→ **Your objective**
Count the lines containing "delayed" in the entries underneath, and state that count without anything else.

Stored data:
══════
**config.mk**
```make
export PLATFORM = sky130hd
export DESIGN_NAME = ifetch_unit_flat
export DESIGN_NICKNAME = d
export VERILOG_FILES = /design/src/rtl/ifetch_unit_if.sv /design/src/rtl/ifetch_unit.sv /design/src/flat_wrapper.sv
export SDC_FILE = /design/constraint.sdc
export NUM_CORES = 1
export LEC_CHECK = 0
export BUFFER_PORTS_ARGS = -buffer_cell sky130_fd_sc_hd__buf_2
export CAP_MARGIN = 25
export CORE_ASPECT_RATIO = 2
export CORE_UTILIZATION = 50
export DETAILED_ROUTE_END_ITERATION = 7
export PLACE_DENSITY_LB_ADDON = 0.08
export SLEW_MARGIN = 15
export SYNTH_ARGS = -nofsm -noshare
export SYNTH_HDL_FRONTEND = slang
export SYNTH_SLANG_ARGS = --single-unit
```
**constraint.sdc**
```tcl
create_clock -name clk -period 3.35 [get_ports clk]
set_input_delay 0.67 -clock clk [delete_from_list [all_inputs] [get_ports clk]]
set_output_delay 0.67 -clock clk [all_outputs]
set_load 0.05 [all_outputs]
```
══════
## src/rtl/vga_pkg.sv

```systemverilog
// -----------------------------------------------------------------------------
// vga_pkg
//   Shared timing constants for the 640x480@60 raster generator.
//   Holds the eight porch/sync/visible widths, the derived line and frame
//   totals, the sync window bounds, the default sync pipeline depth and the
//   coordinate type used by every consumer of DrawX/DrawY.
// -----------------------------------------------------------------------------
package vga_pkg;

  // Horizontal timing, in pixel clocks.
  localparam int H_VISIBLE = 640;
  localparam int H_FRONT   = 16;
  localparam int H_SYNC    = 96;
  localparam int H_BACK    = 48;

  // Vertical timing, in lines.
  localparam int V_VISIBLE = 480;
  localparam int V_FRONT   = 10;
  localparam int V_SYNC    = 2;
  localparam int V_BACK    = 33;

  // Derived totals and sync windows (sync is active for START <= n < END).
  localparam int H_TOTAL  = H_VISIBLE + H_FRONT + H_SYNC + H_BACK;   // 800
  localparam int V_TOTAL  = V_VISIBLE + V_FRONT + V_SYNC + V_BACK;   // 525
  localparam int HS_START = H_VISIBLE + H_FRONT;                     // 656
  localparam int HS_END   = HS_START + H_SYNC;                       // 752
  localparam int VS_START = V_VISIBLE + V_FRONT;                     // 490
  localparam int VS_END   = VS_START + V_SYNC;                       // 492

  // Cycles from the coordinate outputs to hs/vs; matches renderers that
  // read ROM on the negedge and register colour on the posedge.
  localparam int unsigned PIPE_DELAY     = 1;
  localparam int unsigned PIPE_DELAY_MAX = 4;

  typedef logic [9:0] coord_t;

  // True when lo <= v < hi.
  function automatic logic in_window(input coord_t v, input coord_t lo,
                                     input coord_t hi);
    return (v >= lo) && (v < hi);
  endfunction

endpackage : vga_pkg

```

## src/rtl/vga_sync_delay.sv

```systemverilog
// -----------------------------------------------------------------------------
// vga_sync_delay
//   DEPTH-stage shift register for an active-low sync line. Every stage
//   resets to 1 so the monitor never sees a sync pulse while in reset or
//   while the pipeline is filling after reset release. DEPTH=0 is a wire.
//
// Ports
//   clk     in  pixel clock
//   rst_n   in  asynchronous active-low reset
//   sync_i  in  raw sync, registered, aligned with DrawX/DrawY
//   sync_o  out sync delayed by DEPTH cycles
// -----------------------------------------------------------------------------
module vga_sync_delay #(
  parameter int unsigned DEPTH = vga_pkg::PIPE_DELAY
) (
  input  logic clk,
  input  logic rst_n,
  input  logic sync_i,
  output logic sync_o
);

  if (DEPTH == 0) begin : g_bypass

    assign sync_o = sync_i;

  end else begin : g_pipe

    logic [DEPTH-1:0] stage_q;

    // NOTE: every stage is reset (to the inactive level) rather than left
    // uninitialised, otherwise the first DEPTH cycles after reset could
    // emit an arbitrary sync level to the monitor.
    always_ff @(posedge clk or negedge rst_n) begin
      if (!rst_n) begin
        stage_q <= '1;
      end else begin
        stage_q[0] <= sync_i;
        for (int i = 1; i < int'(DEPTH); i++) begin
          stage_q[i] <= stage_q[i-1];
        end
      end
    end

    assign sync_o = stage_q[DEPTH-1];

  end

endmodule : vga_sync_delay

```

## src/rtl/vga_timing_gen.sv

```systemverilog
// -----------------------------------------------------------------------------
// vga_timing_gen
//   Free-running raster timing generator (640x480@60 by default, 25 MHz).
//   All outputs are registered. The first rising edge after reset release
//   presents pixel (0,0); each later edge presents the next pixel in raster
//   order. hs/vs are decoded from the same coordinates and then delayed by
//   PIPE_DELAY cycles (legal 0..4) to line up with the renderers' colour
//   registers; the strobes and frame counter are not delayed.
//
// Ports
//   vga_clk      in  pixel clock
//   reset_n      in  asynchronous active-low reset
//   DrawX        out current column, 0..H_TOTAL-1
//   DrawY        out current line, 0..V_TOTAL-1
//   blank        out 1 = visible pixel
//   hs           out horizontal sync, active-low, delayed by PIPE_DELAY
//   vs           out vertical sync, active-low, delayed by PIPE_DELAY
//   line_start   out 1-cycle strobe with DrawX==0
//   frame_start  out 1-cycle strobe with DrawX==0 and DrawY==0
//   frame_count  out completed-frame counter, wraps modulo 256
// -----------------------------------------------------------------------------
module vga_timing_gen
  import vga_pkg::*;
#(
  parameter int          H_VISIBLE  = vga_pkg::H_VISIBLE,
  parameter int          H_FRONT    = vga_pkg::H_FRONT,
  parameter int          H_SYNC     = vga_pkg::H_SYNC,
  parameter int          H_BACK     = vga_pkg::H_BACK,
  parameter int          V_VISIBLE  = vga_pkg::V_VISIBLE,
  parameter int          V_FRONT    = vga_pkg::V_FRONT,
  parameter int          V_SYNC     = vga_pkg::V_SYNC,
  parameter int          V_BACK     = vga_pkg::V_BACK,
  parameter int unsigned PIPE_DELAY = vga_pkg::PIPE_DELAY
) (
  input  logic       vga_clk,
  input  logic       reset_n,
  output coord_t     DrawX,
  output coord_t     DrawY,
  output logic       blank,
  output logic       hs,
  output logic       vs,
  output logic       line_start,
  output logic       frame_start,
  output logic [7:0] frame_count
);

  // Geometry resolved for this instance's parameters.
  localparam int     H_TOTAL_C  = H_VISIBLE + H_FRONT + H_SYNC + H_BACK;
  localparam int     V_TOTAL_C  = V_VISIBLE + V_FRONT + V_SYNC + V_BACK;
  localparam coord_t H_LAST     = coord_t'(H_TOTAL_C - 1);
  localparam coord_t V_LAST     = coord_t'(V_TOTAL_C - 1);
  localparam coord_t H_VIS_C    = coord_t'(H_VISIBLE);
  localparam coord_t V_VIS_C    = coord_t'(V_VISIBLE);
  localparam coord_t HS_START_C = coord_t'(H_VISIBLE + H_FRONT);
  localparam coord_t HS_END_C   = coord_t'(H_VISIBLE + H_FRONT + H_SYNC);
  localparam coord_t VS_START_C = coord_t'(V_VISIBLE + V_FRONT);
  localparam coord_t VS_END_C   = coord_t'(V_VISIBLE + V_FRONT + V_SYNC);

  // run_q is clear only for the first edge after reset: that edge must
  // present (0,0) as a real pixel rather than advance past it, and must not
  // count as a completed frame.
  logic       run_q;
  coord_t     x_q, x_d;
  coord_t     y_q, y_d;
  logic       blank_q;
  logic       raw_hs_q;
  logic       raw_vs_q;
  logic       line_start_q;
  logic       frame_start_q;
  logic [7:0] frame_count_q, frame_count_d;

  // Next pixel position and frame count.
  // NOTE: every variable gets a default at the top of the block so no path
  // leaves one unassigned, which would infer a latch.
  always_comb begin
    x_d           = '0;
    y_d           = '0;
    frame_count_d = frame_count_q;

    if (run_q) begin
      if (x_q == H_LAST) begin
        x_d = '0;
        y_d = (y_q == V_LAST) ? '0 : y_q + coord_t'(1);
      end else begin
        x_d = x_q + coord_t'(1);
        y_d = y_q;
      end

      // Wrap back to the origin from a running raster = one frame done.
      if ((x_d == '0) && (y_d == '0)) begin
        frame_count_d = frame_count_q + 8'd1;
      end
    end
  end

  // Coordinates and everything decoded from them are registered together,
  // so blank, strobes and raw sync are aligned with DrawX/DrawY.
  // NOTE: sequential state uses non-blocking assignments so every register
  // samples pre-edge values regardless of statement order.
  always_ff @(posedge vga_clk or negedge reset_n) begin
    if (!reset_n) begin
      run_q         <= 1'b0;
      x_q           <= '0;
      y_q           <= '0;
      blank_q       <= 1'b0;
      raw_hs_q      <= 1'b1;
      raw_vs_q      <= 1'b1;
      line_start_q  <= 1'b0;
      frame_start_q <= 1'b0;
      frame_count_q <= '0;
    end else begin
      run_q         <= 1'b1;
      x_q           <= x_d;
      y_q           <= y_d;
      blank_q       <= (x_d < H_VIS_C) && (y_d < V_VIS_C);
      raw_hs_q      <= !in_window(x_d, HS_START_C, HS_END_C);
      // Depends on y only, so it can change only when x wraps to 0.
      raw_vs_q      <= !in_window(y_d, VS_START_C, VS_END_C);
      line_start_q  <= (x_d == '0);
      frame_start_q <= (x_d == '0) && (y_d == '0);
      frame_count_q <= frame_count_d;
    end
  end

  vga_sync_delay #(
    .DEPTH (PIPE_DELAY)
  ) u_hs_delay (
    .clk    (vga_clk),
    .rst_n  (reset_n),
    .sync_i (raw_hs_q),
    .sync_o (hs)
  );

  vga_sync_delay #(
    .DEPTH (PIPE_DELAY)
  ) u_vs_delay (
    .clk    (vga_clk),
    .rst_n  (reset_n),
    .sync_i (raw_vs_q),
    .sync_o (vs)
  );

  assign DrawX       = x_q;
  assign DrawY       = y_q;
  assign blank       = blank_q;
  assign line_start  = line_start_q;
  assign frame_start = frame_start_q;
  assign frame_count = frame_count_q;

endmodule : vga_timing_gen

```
══════
→ **Answer to this problem**
5